La build consente già di attraversare diverse aree riconoscibili: l'interno e l'esterno del castello, il cortile sul retro, le scale e la Battaglia di Bob-omb. Le strutture tridimensionali sono presenti, anche se parti degli scenari possono scomparire o essere visualizzate in modo errato durante l'esplorazione.
La soluzione più bizzarra riguarda il protagonista. Un modello poligonale completo sarebbe troppo impegnativo, quindi il giocatore controlla un Mario bidimensionale animato, inserito negli ambienti in 3D. Il movimento adotta controlli a carro armato, affiancati da un pulsante per saltare e da uno schianto che fa ruotare l'idraulico prima di scaraventarlo verso il terreno.
Lo stato della demo rimane estremamente grezzo: manca completamente il sonoro, la frequenza delle immagini oscilla fra 1 e 20 fps e non mancano errori di rendering o cedimenti nella geometria dei livelli. Il risultato, però, non va in crash, riuscendo a funzionare direttamente sull'hardware originale nonostante l'ambizione dell'esperimento.

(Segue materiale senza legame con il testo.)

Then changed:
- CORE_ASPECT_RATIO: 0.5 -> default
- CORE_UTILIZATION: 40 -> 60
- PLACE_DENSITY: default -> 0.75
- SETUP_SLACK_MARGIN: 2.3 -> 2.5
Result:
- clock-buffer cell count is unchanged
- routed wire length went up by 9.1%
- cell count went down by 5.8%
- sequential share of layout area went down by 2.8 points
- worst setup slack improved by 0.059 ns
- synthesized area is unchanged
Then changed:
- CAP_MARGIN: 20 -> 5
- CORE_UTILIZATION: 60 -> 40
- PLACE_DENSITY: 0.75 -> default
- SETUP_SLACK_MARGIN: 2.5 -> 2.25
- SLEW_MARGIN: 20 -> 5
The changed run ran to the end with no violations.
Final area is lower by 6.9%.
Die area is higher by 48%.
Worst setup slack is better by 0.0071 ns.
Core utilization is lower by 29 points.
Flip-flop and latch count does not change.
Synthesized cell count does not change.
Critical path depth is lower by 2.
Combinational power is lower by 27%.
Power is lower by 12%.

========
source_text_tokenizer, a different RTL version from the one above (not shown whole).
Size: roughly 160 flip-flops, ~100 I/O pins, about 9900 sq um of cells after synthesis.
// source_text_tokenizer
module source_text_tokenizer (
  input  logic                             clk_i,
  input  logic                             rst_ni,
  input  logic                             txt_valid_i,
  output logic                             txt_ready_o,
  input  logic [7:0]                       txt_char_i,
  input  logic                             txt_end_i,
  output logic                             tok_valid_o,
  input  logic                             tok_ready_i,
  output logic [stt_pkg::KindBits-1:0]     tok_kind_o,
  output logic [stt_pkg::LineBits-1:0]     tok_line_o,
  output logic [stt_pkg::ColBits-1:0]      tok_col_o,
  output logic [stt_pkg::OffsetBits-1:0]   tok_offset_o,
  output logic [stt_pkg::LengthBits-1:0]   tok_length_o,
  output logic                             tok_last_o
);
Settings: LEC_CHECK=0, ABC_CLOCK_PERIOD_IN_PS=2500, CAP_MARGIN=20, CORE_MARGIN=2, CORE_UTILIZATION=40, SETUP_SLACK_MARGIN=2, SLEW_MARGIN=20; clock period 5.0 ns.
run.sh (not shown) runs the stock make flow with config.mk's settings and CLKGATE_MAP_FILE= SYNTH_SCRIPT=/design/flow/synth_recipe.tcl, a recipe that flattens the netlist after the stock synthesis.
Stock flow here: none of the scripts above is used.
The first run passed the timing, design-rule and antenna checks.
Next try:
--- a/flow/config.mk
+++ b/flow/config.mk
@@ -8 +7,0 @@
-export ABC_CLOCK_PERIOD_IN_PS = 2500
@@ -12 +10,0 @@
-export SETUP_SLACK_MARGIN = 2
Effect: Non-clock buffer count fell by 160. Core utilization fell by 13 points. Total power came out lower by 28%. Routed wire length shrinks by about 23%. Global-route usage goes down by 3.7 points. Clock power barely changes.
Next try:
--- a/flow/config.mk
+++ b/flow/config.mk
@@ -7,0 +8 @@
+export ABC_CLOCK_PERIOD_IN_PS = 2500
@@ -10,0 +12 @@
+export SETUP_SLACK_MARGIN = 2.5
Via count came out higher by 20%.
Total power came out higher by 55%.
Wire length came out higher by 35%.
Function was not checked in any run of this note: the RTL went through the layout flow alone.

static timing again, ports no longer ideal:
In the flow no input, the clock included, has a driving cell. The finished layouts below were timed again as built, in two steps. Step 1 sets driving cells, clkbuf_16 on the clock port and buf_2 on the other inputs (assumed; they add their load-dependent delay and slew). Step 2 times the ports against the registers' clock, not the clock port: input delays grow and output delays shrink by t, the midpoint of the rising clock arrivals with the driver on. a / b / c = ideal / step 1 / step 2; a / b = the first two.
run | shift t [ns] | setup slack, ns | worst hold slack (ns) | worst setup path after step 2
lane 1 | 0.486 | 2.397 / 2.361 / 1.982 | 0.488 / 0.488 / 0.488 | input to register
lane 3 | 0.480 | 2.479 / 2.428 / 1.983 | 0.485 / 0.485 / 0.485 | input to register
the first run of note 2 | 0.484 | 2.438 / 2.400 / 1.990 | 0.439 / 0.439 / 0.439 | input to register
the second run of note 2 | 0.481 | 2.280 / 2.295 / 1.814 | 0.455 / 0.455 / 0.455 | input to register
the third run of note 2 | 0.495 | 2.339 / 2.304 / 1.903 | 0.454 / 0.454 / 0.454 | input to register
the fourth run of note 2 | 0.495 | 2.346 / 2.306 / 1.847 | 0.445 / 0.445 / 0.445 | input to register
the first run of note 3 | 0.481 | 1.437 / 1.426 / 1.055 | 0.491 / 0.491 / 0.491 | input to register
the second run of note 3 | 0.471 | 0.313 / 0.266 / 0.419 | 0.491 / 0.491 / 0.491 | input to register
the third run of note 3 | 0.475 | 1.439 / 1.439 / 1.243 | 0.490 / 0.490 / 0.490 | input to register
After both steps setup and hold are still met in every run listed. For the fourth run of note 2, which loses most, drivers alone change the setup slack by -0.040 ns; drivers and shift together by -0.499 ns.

Lo stesso autore evita accuratamente di definirlo un porting. L'ispirazione arriva da un precedente tentativo destinato a Game Boy Advance, ma qui si parla di un progetto homebrew che importa i dati delle mappe e costruisce soluzioni compatibili con il 3DO, anziché riprodurre integralmente il software Nintendo.
Il risultato non permette ancora di giocare l'avventura dall'inizio alla fine, ma mostra una combinazione insolita: scenari nati per il Nintendo 64, un personaggio trasformato in sprite e una console del 1994 chiamata a gestire un mondo tridimensionale per il quale non era stata pensata. Una piccola impresa tecnica, imperfetta ma già sorprendentemente concreta.